THUDM / CogVideo

text and image to video generation: CogVideoX (2024) and CogVideo (ICLR 2023)
Apache License 2.0
9.23k stars 864 forks source link

VRAM requirement + Generation Speed for CogVideoX 1.5? #471

Open cocktailpeanut opened 1 week ago

cocktailpeanut commented 1 week ago

Feature request / 功能建议

I think it would be helpful to have some info on what to expect when running inference with 1.5. Especially with I2V, since it's supposed to generate at any resolution, would be nice to have some stats on how much VRAM is required and how long it takes to generate the videos at each resolution.

Motivation / 动机

Would like to run this on a local PC and trying to understand how feasible it is compared to the previous optimized version (which ran very well on low end machines)

Your contribution / 您的贡献

Not applicable

zRzRzRzRzRzRzR commented 1 week ago

The peak is in the VAE part, not the transformer.
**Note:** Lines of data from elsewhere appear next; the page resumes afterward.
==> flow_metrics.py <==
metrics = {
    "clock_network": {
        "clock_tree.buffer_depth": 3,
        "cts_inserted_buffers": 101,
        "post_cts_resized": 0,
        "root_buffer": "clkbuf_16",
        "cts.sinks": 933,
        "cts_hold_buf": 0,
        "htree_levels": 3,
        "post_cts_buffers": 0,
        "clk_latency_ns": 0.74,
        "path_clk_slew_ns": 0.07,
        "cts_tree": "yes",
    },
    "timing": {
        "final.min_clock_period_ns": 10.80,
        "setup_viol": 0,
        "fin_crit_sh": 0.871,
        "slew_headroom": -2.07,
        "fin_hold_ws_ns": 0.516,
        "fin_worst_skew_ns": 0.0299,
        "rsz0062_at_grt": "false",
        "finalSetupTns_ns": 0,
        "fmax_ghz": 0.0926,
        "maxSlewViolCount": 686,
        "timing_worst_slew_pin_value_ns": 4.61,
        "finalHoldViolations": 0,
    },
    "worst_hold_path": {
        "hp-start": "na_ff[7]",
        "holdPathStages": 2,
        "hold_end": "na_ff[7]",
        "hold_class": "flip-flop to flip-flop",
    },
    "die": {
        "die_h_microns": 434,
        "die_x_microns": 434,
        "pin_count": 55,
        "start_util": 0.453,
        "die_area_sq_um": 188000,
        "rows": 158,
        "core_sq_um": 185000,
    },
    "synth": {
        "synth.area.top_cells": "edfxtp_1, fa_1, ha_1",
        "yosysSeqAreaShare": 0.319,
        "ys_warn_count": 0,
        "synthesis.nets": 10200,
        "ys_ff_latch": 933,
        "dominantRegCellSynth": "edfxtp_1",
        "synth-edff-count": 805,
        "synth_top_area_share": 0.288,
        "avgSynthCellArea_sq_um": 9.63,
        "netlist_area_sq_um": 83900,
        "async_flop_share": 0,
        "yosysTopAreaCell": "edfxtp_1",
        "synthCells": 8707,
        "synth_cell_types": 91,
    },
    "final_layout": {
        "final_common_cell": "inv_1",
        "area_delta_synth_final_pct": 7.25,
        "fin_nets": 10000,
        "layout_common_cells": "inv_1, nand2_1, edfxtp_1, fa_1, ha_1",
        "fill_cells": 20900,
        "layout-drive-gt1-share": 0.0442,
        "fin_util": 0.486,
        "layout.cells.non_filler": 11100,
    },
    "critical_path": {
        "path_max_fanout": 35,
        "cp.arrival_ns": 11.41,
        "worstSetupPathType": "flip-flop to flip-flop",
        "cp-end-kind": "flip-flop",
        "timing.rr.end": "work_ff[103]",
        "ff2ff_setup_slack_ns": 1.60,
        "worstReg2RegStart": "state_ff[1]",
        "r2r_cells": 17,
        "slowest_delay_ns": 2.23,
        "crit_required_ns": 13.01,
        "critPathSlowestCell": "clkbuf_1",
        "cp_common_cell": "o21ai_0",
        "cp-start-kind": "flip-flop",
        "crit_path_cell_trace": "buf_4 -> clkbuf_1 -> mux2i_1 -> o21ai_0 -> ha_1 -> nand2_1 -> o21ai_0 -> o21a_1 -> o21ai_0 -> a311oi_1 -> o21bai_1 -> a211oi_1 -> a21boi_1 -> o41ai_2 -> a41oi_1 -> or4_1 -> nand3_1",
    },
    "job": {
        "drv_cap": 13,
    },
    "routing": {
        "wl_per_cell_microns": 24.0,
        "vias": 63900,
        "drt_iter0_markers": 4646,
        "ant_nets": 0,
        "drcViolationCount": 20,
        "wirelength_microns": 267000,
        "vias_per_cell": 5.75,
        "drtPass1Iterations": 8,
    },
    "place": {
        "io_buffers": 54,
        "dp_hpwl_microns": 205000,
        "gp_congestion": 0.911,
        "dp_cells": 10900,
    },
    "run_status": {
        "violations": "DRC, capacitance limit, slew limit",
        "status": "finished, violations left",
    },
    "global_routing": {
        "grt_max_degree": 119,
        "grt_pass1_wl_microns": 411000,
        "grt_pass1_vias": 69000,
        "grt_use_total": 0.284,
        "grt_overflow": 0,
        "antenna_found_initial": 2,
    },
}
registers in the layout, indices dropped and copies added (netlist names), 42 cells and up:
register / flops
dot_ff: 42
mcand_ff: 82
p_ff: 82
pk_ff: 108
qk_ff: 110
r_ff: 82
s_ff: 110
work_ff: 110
===== src/hw/rtl/mavt_back.sv =====
`timescale 1ns / 1ps

module mavt_back (
  input  logic                          clk,
  input  logic                          rst_n,
  input  mavt_pkg::mavt_qstat_t         qstat,
  input  mavt_pkg::mavt_item_t          item,
  output logic                          pop,
  output logic                          out_valid,
  input  logic                          out_ready,
  output logic [mavt_pkg::SPOS_W-1:0]   single_pos,
  output logic [mavt_pkg::POS_W-1:0]    multi_pos,
  output logic [mavt_pkg::POS_W-1:0]    speed,
  output logic                          zero_flag
);
  import mavt_pkg::*;

  typedef enum logic [2:0] {
    ST_IDLE = 3'b001,
    ST_DIV  = 3'b010,
    ST_DONE = 3'b100
  } back_state_t;

  back_state_t         state_r, state_nxt;
  logic                upd_r;
  logic                zero_r;
  logic                neg_r;
  logic [SPOS_W-1:0]   single_r;
  logic [POS_W-1:0]    multi_r;
  logic [DT_W-1:0]     dt_r;
  logic [MAG_W-1:0]    quo_r;
  logic [DT_W-1:0]     rem_r;
  logic [CNT_W-1:0]    cnt_r;
  logic [DT_W:0]       trial;
  logic                ge;
  logic [MAG_W-1:0]    mag;
  logic [POS_W-1:0]    quot_s;
  logic                out_free;
  logic                load_out;

  logic                out_valid_r;
  logic [SPOS_W-1:0]   held_single_r;
  logic [POS_W-1:0]    held_multi_r;
  logic [POS_W-1:0]    held_speed_r;
  logic                flag_r;

  assign out_free = !out_valid_r || out_ready;
  assign pop      = (state_r == ST_IDLE) && !qstat.empty;
  assign load_out = (state_r == ST_DONE) && out_free;

  always_comb begin
    trial  = {rem_r, quo_r[MAG_W-1]};
    ge     = trial >= {1'b0, dt_r};
    mag    = item.num[NUM_W-1] ? MAG_W'(-item.num) : MAG_W'(item.num);
    quot_s = neg_r ? -POS_W'(quo_r) : POS_W'(quo_r);
  end

  always_comb begin
    state_nxt = state_r;
    unique case (state_r)
      ST_IDLE: begin
        if (pop) begin
          state_nxt = (item.upd && item.dt != '0) ? ST_DIV : ST_DONE;
        end
      end
      ST_DIV: begin
        if (cnt_r == CNT_W'(MAG_W - 1)) begin
          state_nxt = ST_DONE;
        end
      end
      ST_DONE: begin
        if (out_free) begin
          state_nxt = ST_IDLE;
        end
      end
      default: state_nxt = ST_IDLE;
    endcase
  end

  // item latch and restoring divider, one quotient bit per cycle
  always_ff @(posedge clk) begin
    if (pop) begin
      upd_r    <= item.upd;
      zero_r   <= (item.dt == '0);
      neg_r    <= item.num[NUM_W-1];
      single_r <= item.single_pos;
      multi_r  <= item.multi_pos;
      dt_r     <= item.dt;
      quo_r    <= mag;
      rem_r    <= '0;
      cnt_r    <= '0;
    end else if (state_r == ST_DIV) begin
      rem_r <= ge ? DT_W'(trial - {1'b0, dt_r}) : DT_W'(trial);
      quo_r <= {quo_r[MAG_W-2:0], ge};
      cnt_r <= cnt_r + CNT_W'(1);
    end
  end

  always_ff @(posedge clk) begin
    if (!rst_n) begin
      state_r       <= ST_IDLE;
      out_valid_r   <= 1'b0;
      held_single_r <= '0;
      held_multi_r  <= '0;
      held_speed_r  <= '0;
      flag_r        <= 1'b0;
    end else begin
      state_r <= state_nxt;
      if (load_out) begin
        out_valid_r <= 1'b1;
        flag_r      <= upd_r && zero_r;
        // an init beat repeats the held results
        if (upd_r) begin
          held_single_r <= single_r;
          held_multi_r  <= multi_r;
          held_speed_r  <= zero_r ? '0 : quot_s;
        end
      end else if (out_ready) begin
        out_valid_r <= 1'b0;
      end
    end
  end

  assign out_valid  = out_valid_r;
  assign single_pos = held_single_r;
  assign multi_pos  = held_multi_r;
  assign speed      = held_speed_r;
  assign zero_flag  = flag_r;

endmodule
The transformer part usually consumes 34G of video memory, while the peak of the VAE can reach 68G (1360 * 720)

cchance27 commented 1 week ago

I'd imagine something similar to the mochi spatial tiled vae should be possible no?

zRzRzRzRzRzRzR commented 1 week ago

yes, I will make it in diffusers version next week and it will use tilling vae / sclicing VAE and model.cpu_offload

johnwick123f commented 1 week ago

Is CogVideoX 1.5 a different architecture then 1.0? If not, can’t it directly convert to diffusers?